What Is a Small Business Generally?

One of the bedrock principles for SBA loans is that they are to be provided solely to “small businesses.” The SBA has generally defined a small business as one with fewer than 500 employees [2]. To ensure loans are not provided to larger businesses, the SBA enacted the Rules, which aggregate the number of employees of multiple affiliated businesses (each, a “Business Concern”). Although affiliation is generally determined based on control, the Rules are encompassing and provide the SBA with significant flexibility to determine if affiliation exists under a variety of circumstances. Such flexibility permits the SBA to look beyond a Business Concern’s creative structuring to determine if affiliation exists and exclude a Business Concern from meeting the SBA’s definition of a small business.

In practice, the Rules have generally prevented Business Concerns backed by private equity and venture capital investors (as a majority or minority investors) from receiving SBA loans because of the multiple investments typically maintained by these investors. Given the breadth of the Rules, many Business Concerns appeared to be initially ineligible for PPP loans, and therefore, the SBA has provided additional guidance which modifies the Rules (the “Modified Rules”) to permit certain Business Concerns to be eligible for PPP loans. Except as specifically addressed in the Modified Rules and the SBA and Treasury guidance with respect to the same, the Rules remain in full force and effect. Of particular importance, the SBA has opined that the Modified Rules waive the affiliation rules with respect to any Business Concern receiving financial assistance from a company licensed under §301 of the Small Business Investment Act of 1958, and such affiliation rules are waived no matter the amount of the financial assistance or whether there are other non-SBIC investors.

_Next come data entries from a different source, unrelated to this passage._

// top
module top(
    input wire clk,
    input wire reset,
    input wire [7:0] next_in,
    output wire [7:0] f
    );
Size: roughly 1700 cells after synthesis, about 140 flip-flops, ~18 I/O pins, roughly 12000 sq um of cells after synthesis.
Settings: LEC_CHECK=0, ABC_AREA=1, CAP_MARGIN=0, CELL_PAD_IN_SITES_DETAIL_PLACEMENT=1, CORE_MARGIN=2, CORE_UTILIZATION=49, CTS_CLUSTER_DIAMETER=96, CTS_CLUSTER_SIZE=75, GPL_ROUTABILITY_DRIVEN=0, MAX_ROUTING_LAYER=met4, MIN_ROUTING_LAYER=met2, SLEW_MARGIN=30, TNS_END_PERCENT=15; clock period 18.0 ns.
run.sh (not shown) runs the stock make flow with config.mk's settings and CLKGATE_MAP_FILE=.
The baseline finished with timing, DRC and antenna clean.
Next try:
- CAP_MARGIN: 0 -> 20
- CELL_PAD_IN_SITES_DETAIL_PLACEMENT: 1 -> unset
- CORE_UTILIZATION: 49 -> 72
- CTS_CLUSTER_DIAMETER: 96 -> unset
- CTS_CLUSTER_SIZE: 75 -> unset
- GPL_ROUTABILITY_DRIVEN: 0 -> unset
- MAX_ROUTING_LAYER: met4 -> unset
- MIN_ROUTING_LAYER: met2 -> unset
- SLEW_MARGIN: 30 -> 20
- TNS_END_PERCENT: 15 -> unset
- clock period: 18.0 -> 13.2 ns (I/O delays scaled with it)
Result: Area after synthesis is unchanged. Die size drops by 31%. Power climbs by about 36%. Clock-buffer cell count drops by 3.

---

## job 8076
top again, from the RTL that the note above started with.
export LEC_CHECK = 0
export CAP_MARGIN = 30
export CELL_PAD_IN_SITES_GLOBAL_PLACEMENT = 1
export CORE_ASPECT_RATIO = 0.92
export CORE_MARGIN = 2
export CORE_UTILIZATION = 72
export CTS_CLUSTER_DIAMETER = 54
export CTS_CLUSTER_SIZE = 61
export MAX_ROUTING_LAYER = met4
export PLACE_DENSITY = 0.36
export SETUP_SLACK_MARGIN = 1.86
export SLEW_MARGIN = 20
export TNS_END_PERCENT = 40
create_clock -name core_clock -period 6.27 [get_ports {clk}]
Stage in which a tool error killed job 8076: 3_1_place_gp_skip_io.
--- input diff job 8076..job 4670 ---
Settings: a deleted MAX_ROUTING_LAYER that had been met4; a deleted CELL_PAD_IN_SITES_GLOBAL_PLACEMENT that had been 1; a change of CTS_CLUSTER_DIAMETER from 54 to 400; a change of CTS_CLUSTER_SIZE from 61 to 95; a deleted CORE_ASPECT_RATIO that had been 0.92; a deleted SETUP_SLACK_MARGIN that had been 1.86; a change of CAP_MARGIN from 30 to 20; an added ABC_AREA of 1; a deleted TNS_END_PERCENT that had been 40; a change of the clock period (ns, I/O delays scaled along) from 6.27 to 7.55.
==> results <==
Job 4670 gives more number of core rows than job 8076 did.
Yosys chip area: job 8076 vs job 4670 — no meaningful difference
Comparing job 4670 with job 8076, the synthesized cell area came out essentially unchanged.
Job 4670 ended with less die extent in x than job 8076.
Job 4670 ends up with a mean cell area of the mapped netlist that is 22% lower than in job 8076.
Compared job 4670 against job 8076; proportion of synthesized flip-flops having asynchronous set or reset within noise.
Row aoi/oai-family share of the synthesized area: job 4670 lower / job 8076 higher
In terms of arithmetic-cell share of the synthesized area counting full adders, half adders and majority gates, job 8076 and job 4670 differ only marginally.
Seen in the log of job 4670: GRT-0116 during 5_1_grt, after which the run never completed.
Status: die size parity (job 4670, job 8076)
| simple logic cell fraction of the synthesized area | job 4670 vs job 8076 | 17 points higher |
NOTE post-synthesis instance total job 8076->job 4670 increased by more than a quarter
--- input diff job 4670..job 4660 ---
Settings: CTS_CLUSTER_SIZE removed (was 95); ABC_AREA removed (was 1); PLACE_DENSITY removed (was 0.36); CORE_UTILIZATION changed from 72 to 58; CTS_CLUSTER_DIAMETER removed (was 400); the clock period (ns, I/O delays scaled along) changed from 7.55 to 6.43.
Notes after the runs:
Of job 4670 and job 4660, only job 4670 never reached the final stage.
Job 4660: all stages done; final checks FAILED (setup timing).
Job 4670 never completed; the flow aborted with a tool error in 5_1_grt.
Number of buffers inserted by port buffering came out exactly the same in job 4660 and job 4670.
Looking only at number of unique standard cell types used by synthesis, and setting everything else aside, the higher value of job 4660 and job 4670 goes to job 4660.
Summary of job 4660 over job 4670: mapped cell area saw little to no change, synthesized instance count shows a reduction of 371, placeable core area moved up, share of synthesized area spent on multiplexers up 8.2 points, area share of and-or/or-and cells after synthesis shows an increase of 5.9 points.
Total cell area reported by yosys after synthesis across job 4660 and job 4670: no real change.
Power is estimated from default activity; no workload was simulated.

Modified Affiliation Rules

Although the Modified Rules are more limited in determining affiliation, the principle of aggregating the number of employees for a Business Concern that is controlled by a common entity or person (the “Presumed Owner”) remains in place. Under the Modified Rules, affiliation exists, and therefore the number of employees of a Business Concern is aggregated, in the following situations:

  • Affiliation Based on Common Ownership: If the majority of equity (stock, membership interests, partnership interests, etc.) of two or more entities is owned by the Presumed Owner, then the employees of such entities will be aggregated as the same Business Concern. In the most obvious instance, this would involve a Presumed Owner that owns greater than 50 percent of the equity of one or more business entities. As noted below, however, a Presumed Owner cannot circumvent the Modified Rules by divesting its equity in exchange for options, convertible securities or similar contractual rights to ownership.
  • Affiliation Based on Control: If the Presumed Owner has contractual rights to control two or more entities (even if such rights are not exercised), then the employees of such entities will be aggregated as the same Business Concern. Mere ownership of equity is not the sole determinative factor, and a Presumed Owner that owns a minority amount (or no amount) of the equity of an entity can be determined to be in control of such entity if such Presumed Owner has potential ownership of the entity (via options to purchase equity, convertible securities or equivalent) [3] or can control the management of such entity (via contractual rights that prevent a quorum of the governing body or otherwise prevent the governing body or equity holders from controlling the direction of such entity) [4]. This determination is based on contractual rights and therefore, agreements to negotiate future acquisitions, consolidations or mergers (such as letters of intent) do not alone cause an affiliation of entities.
  • Affiliation Based on Common Management: If two or more entities are managed by common management (same governing bodies, officers, managers, directors, partners, etc.), then the employees of such entities will be aggregated as the same Business Concern. Affiliation is also determined if a Presumed Owner can control, directly or indirectly, the management of two or more entities.
  • Affiliation Based on Familial Relations: If two or more entities are owned or managed by “close relatives” [5] and have identical or substantially identical business or economic interests, then the employees of such entities will be aggregated for SBA loan eligibility purposes. Unlike the Modified Rules for control and common management, this presumption may be rebutted by a potential borrower that can show that the interests are separate (e.g., in the case of estranged parties).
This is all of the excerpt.